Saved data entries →
-=-=-

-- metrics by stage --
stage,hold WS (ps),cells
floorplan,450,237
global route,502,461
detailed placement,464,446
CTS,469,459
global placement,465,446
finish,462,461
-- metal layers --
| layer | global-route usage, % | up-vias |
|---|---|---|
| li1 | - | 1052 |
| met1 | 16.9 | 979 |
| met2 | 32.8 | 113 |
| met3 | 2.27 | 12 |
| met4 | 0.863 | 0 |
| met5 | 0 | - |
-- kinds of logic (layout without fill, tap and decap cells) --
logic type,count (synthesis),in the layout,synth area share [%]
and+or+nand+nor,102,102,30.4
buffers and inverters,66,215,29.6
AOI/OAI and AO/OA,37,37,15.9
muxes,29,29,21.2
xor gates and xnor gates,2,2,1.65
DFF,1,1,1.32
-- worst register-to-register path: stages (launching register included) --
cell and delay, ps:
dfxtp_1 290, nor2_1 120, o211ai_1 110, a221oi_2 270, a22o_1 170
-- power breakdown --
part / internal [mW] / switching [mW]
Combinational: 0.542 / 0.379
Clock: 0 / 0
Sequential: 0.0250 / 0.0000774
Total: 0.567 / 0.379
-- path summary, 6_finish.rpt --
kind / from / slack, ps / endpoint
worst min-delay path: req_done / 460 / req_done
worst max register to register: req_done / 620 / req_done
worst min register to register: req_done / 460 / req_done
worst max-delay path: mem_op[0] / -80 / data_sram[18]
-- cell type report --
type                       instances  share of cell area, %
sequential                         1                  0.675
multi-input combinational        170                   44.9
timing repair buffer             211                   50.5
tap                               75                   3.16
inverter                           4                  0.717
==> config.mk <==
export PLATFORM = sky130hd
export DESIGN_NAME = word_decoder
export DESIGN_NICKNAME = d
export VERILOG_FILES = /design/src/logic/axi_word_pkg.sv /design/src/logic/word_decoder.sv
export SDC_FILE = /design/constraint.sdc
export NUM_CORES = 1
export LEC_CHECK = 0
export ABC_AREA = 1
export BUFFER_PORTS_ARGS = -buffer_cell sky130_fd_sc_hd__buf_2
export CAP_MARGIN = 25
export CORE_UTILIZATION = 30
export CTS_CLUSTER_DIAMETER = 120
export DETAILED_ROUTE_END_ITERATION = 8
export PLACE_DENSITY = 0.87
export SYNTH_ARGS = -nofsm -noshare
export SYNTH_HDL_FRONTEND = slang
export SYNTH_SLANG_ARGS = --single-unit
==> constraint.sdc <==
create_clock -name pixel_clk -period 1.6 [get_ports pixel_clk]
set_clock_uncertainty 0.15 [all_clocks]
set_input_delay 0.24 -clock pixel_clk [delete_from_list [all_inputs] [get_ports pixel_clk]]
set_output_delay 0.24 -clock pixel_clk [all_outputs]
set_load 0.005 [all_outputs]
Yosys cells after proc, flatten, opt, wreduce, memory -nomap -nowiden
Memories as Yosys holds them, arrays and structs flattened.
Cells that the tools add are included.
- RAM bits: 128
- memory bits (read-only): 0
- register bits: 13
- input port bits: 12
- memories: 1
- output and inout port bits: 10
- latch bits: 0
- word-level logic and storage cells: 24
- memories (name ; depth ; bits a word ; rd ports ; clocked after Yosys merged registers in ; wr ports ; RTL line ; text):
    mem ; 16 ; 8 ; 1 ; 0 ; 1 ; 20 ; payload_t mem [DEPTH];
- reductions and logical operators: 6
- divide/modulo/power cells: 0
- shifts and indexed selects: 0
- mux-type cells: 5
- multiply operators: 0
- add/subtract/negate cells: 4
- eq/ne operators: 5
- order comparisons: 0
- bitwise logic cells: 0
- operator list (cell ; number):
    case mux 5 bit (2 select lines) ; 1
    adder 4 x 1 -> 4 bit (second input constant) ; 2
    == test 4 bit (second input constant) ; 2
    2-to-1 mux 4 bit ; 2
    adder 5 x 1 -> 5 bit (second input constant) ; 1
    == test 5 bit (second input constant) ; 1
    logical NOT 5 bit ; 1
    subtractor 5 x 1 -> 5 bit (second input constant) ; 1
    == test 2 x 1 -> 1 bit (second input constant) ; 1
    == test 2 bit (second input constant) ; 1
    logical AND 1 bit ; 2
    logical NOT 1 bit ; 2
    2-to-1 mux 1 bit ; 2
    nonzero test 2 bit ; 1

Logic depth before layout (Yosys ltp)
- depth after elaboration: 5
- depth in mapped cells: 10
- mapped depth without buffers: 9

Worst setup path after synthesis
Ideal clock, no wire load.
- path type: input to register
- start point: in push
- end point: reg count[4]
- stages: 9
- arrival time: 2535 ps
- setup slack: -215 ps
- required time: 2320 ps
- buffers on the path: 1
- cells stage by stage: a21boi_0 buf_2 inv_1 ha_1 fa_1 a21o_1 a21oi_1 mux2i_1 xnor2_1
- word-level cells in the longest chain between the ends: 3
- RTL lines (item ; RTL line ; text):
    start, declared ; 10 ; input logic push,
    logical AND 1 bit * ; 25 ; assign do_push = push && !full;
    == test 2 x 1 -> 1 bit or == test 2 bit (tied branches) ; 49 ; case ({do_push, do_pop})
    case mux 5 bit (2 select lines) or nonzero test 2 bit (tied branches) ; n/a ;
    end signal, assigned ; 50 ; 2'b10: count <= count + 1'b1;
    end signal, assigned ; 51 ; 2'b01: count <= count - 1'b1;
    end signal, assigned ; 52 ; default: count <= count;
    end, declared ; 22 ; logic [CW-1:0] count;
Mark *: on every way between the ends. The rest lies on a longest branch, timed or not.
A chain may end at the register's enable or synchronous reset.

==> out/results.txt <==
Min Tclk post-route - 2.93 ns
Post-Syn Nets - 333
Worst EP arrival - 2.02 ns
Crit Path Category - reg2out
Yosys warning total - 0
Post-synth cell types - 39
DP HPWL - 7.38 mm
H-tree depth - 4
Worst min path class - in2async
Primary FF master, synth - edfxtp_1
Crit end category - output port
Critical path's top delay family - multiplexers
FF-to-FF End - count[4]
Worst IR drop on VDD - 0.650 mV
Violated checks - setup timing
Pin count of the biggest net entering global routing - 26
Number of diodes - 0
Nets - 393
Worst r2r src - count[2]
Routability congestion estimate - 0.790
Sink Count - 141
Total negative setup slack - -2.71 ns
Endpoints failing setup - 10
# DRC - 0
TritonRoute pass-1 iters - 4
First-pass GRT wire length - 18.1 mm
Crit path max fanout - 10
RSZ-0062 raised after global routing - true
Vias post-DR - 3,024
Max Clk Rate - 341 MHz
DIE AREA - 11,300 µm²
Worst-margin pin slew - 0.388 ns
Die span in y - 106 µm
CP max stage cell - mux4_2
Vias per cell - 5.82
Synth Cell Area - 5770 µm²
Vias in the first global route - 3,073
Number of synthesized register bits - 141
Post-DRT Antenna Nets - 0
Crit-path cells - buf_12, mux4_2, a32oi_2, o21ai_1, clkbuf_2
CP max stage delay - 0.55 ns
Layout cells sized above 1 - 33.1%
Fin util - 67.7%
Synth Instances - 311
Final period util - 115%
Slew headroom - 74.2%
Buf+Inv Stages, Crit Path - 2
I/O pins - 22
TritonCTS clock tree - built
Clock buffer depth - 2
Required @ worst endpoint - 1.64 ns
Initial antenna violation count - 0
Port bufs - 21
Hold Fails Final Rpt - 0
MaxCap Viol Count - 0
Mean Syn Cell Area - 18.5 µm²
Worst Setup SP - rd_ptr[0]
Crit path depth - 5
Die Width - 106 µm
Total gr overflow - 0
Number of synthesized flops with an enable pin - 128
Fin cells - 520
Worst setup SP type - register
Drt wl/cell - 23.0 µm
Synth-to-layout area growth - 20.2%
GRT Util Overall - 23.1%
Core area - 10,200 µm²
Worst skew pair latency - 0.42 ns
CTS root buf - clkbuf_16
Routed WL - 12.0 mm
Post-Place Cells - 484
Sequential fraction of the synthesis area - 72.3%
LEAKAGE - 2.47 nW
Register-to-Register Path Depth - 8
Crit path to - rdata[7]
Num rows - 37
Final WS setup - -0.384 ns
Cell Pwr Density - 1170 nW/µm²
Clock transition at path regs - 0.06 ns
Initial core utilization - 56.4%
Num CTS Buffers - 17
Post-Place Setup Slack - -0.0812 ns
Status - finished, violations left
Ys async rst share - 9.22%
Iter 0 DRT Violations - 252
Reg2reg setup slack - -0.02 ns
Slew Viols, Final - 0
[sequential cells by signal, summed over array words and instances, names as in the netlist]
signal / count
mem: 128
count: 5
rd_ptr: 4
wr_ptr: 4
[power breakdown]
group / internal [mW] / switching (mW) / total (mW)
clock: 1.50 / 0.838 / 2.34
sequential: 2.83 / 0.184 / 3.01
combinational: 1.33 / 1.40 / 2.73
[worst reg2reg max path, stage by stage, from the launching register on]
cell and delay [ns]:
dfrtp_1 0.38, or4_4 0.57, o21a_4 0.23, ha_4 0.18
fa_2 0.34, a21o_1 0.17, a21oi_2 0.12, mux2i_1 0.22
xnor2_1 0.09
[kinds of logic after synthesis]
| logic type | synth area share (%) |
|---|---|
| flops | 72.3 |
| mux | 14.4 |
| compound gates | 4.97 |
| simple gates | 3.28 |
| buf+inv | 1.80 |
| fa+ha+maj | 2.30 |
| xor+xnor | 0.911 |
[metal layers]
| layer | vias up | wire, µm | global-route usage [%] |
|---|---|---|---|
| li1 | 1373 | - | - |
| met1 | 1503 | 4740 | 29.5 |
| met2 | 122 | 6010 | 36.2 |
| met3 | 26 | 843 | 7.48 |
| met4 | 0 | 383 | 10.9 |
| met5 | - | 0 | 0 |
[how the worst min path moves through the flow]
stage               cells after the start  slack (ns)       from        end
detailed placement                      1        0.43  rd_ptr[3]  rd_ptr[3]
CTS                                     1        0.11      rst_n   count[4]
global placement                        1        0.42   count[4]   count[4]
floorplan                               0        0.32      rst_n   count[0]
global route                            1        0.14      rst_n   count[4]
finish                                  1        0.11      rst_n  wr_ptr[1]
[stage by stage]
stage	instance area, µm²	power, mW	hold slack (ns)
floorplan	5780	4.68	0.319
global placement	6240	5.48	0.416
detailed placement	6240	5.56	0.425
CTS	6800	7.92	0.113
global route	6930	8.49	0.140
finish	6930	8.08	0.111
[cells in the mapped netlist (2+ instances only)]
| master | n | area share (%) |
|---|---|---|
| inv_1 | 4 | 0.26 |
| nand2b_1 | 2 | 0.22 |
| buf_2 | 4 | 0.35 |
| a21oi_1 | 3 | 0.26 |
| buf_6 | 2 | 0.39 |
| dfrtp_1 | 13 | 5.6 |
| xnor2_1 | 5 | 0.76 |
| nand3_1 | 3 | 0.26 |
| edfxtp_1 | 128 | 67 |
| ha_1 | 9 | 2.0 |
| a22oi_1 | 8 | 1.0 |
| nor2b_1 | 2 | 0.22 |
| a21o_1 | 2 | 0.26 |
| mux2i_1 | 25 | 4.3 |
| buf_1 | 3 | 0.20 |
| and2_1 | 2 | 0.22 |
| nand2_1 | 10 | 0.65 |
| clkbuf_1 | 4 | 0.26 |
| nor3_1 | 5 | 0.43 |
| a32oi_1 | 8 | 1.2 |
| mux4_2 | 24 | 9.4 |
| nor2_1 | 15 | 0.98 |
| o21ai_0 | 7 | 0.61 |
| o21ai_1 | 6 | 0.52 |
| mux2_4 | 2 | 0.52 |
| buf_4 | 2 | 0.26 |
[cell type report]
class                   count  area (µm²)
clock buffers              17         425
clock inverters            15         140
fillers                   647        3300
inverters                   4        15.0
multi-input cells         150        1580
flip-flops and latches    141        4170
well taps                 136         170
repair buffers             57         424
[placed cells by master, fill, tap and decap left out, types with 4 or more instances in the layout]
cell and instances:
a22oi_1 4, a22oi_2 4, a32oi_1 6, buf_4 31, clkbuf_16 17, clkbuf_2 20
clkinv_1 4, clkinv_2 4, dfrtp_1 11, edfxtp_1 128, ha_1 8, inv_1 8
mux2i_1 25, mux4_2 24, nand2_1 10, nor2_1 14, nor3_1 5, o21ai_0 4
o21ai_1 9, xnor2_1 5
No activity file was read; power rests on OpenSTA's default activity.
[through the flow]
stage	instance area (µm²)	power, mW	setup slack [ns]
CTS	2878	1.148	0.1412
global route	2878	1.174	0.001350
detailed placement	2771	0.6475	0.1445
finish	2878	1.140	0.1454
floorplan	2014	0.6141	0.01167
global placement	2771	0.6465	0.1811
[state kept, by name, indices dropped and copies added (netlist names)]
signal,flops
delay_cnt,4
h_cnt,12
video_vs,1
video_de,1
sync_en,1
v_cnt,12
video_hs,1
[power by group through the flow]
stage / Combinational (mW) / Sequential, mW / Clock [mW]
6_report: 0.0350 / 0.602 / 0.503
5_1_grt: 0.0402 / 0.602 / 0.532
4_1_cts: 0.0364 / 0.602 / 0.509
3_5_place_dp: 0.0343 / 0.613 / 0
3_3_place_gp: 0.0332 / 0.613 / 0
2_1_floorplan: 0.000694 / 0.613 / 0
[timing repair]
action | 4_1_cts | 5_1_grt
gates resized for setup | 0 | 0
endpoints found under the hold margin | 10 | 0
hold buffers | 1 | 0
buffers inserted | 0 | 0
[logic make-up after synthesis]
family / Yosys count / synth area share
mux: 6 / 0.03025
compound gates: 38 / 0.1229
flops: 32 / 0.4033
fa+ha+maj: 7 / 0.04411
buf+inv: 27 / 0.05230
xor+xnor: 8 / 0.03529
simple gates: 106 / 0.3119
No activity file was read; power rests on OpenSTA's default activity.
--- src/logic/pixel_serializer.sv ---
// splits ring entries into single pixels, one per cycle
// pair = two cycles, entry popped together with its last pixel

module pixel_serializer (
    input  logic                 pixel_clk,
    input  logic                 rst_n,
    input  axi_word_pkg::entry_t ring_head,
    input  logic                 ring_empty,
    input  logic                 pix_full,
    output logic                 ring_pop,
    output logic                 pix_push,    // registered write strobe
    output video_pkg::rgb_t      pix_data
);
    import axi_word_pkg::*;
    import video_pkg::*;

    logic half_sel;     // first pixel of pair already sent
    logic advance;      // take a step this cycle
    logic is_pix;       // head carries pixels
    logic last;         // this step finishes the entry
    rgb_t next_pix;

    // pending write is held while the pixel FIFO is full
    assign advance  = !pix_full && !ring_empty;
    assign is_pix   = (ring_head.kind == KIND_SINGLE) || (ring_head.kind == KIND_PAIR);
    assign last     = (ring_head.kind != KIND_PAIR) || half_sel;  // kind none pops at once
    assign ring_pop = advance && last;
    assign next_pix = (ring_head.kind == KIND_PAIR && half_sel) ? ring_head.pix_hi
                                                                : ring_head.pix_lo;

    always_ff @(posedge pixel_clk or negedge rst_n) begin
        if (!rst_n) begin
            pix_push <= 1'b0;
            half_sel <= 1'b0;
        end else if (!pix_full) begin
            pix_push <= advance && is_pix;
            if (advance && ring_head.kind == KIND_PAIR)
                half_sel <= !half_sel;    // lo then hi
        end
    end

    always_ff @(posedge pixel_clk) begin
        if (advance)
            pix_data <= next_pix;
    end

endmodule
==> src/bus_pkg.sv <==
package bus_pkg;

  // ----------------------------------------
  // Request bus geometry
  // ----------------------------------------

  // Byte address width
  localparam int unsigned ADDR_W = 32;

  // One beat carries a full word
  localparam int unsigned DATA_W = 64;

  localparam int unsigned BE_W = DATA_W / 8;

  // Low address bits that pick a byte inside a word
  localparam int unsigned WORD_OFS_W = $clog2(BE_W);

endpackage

-=-=-

Exercise aim →
In the entries above, the lines from the one bearing "Post-synth cell types - 39" up to and including the one bearing "Crit path depth - 5" should be transcribed exactly; no other line is wanted.

Result of this exercise →
Post-synth cell types - 39
DP HPWL - 7.38 mm
H-tree depth - 4
Worst min path class - in2async
Primary FF master, synth - edfxtp_1
Crit end category - output port
Critical path's top delay family - multiplexers
FF-to-FF End - count[4]
Worst IR drop on VDD - 0.650 mV
Violated checks - setup timing
Pin count of the biggest net entering global routing - 26
Number of diodes - 0
Nets - 393
Worst r2r src - count[2]
Routability congestion estimate - 0.790
Sink Count - 141
Total negative setup slack - -2.71 ns
Endpoints failing setup - 10
# DRC - 0
TritonRoute pass-1 iters - 4
First-pass GRT wire length - 18.1 mm
Crit path max fanout - 10
RSZ-0062 raised after global routing - true
Vias post-DR - 3,024
Max Clk Rate - 341 MHz
DIE AREA - 11,300 µm²
Worst-margin pin slew - 0.388 ns
Die span in y - 106 µm
CP max stage cell - mux4_2
Vias per cell - 5.82
Synth Cell Area - 5770 µm²
Vias in the first global route - 3,073
Number of synthesized register bits - 141
Post-DRT Antenna Nets - 0
Crit-path cells - buf_12, mux4_2, a32oi_2, o21ai_1, clkbuf_2
CP max stage delay - 0.55 ns
Layout cells sized above 1 - 33.1%
Fin util - 67.7%
Synth Instances - 311
Final period util - 115%
Slew headroom - 74.2%
Buf+Inv Stages, Crit Path - 2
I/O pins - 22
TritonCTS clock tree - built
Clock buffer depth - 2
Required @ worst endpoint - 1.64 ns
Initial antenna violation count - 0
Port bufs - 21
Hold Fails Final Rpt - 0
MaxCap Viol Count - 0
Mean Syn Cell Area - 18.5 µm²
Worst Setup SP - rd_ptr[0]
Crit path depth - 5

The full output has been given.